Symptoms of Alkaptonuria (AKU):
- Black Urine: The initial symptom most patients with AKU will experience is black or dark urine.
- Osteoarthritis: Every AKU patient will experience joint pain at some juncture in their lives.
- Black Spots in Eyes: AKU patients start to develop black spots in the whites of their eyes as they get older.
- Discoloration of Ears: The ears of most AKU patients will eventually begin to develop a blue-black color
- Heart Complications: The build-up of HGA caused by AKU can cause the vessels and valves of the heart
- Other Symptoms: Alkaptonuria (AKU) can also affect several other areas of the body.
Treatment/Management of Alkaptonuria (AKU):
Alkaptonuria (AKU) can be treated using the medicine nitisinone. The main focus of the treatment is to decrease the deposition of homogentisic acid (HGA). Many studies have suggested that the therapeutic drug nitisinone effectively halts the build of homogentisic acid (HGA) by 99%. Nitisinone is now available to patients across the world. Patients from all over the world can access nitisinone treatment from THE INDIAN PHARMA (TIP).
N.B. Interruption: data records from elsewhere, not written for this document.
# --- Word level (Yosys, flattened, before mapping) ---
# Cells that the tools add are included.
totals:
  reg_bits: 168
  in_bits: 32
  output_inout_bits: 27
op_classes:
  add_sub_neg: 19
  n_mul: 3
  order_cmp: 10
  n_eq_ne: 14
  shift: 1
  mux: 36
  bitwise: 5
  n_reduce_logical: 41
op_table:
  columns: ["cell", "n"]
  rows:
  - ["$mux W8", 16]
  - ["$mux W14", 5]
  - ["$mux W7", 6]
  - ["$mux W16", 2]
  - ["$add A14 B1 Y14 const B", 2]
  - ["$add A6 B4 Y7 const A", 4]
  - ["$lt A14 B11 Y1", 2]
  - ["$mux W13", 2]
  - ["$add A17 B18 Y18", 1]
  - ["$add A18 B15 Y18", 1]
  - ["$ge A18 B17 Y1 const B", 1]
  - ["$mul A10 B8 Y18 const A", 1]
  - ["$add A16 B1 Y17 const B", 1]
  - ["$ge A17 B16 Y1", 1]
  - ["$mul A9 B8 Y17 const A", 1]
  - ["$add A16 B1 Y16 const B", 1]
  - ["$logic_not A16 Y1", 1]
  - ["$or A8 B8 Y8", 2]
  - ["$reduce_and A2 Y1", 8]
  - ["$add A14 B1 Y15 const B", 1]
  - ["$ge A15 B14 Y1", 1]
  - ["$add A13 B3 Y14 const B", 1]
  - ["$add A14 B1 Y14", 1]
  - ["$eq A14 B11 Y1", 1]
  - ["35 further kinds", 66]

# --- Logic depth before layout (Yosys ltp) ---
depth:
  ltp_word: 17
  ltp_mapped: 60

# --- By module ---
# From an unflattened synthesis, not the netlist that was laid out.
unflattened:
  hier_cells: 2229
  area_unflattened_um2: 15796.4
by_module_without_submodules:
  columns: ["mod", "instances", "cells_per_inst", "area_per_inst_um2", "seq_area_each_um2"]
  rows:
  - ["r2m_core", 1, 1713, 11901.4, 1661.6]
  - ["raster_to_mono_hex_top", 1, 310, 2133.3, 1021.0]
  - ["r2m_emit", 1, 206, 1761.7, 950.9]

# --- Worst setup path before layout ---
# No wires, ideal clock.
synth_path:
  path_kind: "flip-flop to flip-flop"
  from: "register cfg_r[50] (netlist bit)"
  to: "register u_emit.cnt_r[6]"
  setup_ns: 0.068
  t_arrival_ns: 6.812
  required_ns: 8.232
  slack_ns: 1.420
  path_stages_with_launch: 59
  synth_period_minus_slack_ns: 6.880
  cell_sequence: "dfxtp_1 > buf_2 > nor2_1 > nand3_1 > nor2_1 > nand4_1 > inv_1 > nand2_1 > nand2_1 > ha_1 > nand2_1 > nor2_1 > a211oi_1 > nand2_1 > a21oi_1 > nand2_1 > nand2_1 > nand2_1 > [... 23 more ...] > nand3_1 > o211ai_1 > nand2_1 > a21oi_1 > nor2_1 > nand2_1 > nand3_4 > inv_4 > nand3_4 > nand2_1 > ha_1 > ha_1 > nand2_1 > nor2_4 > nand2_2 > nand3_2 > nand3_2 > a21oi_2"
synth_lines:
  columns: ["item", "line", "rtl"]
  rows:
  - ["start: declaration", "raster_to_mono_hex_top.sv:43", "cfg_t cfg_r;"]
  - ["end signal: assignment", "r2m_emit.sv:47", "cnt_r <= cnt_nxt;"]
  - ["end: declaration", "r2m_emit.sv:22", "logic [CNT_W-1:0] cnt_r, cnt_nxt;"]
$ cat src/hw/rtl/hhlp_pkg.sv
package hhlp_pkg;

    // Offsets are reported in 12 bits, so the line cap never exceeds this
    localparam int OFFSET_LIMIT        = 4096;
    localparam int MAX_LINE_LENGTH_DEF = 4096;

    // Field widths of the result
    localparam int KIND_W   = 3;
    localparam int CODE_W   = 10;
    localparam int OFFSET_W = 12;

    // Line kinds
    localparam logic [KIND_W-1:0] KIND_BLANK   = 3'd0;
    localparam logic [KIND_W-1:0] KIND_INFO    = 3'd1;
    localparam logic [KIND_W-1:0] KIND_FINAL   = 3'd2;
    localparam logic [KIND_W-1:0] KIND_REPEAT  = 3'd3;
    localparam logic [KIND_W-1:0] KIND_FIELD   = 3'd4;
    localparam logic [KIND_W-1:0] KIND_IGNORED = 3'd5;

    // Bytes of interest
    localparam logic [7:0] CHAR_LF    = 8'h0A;
    localparam logic [7:0] CHAR_CR    = 8'h0D;
    localparam logic [7:0] CHAR_SP    = 8'h20;
    localparam logic [7:0] CHAR_HTAB  = 8'h09;
    localparam logic [7:0] CHAR_COLON = 8'h3A;

    // One reported line
    typedef struct packed {
        logic [KIND_W-1:0]   line_kind;
        logic [CODE_W-1:0]   status_code;
        logic [OFFSET_W-1:0] name_start;
        logic [OFFSET_W-1:0] name_length;
        logic [OFFSET_W-1:0] value_start;
        logic [OFFSET_W-1:0] value_length;
        logic                line_overflow;
    } hhlp_result_t;

endpackage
The disease Alkaptonuria (AKU) can also be treated through ascorbic acid, a low-protein diet, and several self-management techniques including exercise and pain management.
Ascorbic acid(Vit-C): Ascorbic acid, which is known as vitamin C can be used due to the effect of reducing the conversion of homogentisic acid to benzoquinone acetic acid by oxidation. However, it does not affect the urinary excretion of homogentisic acid.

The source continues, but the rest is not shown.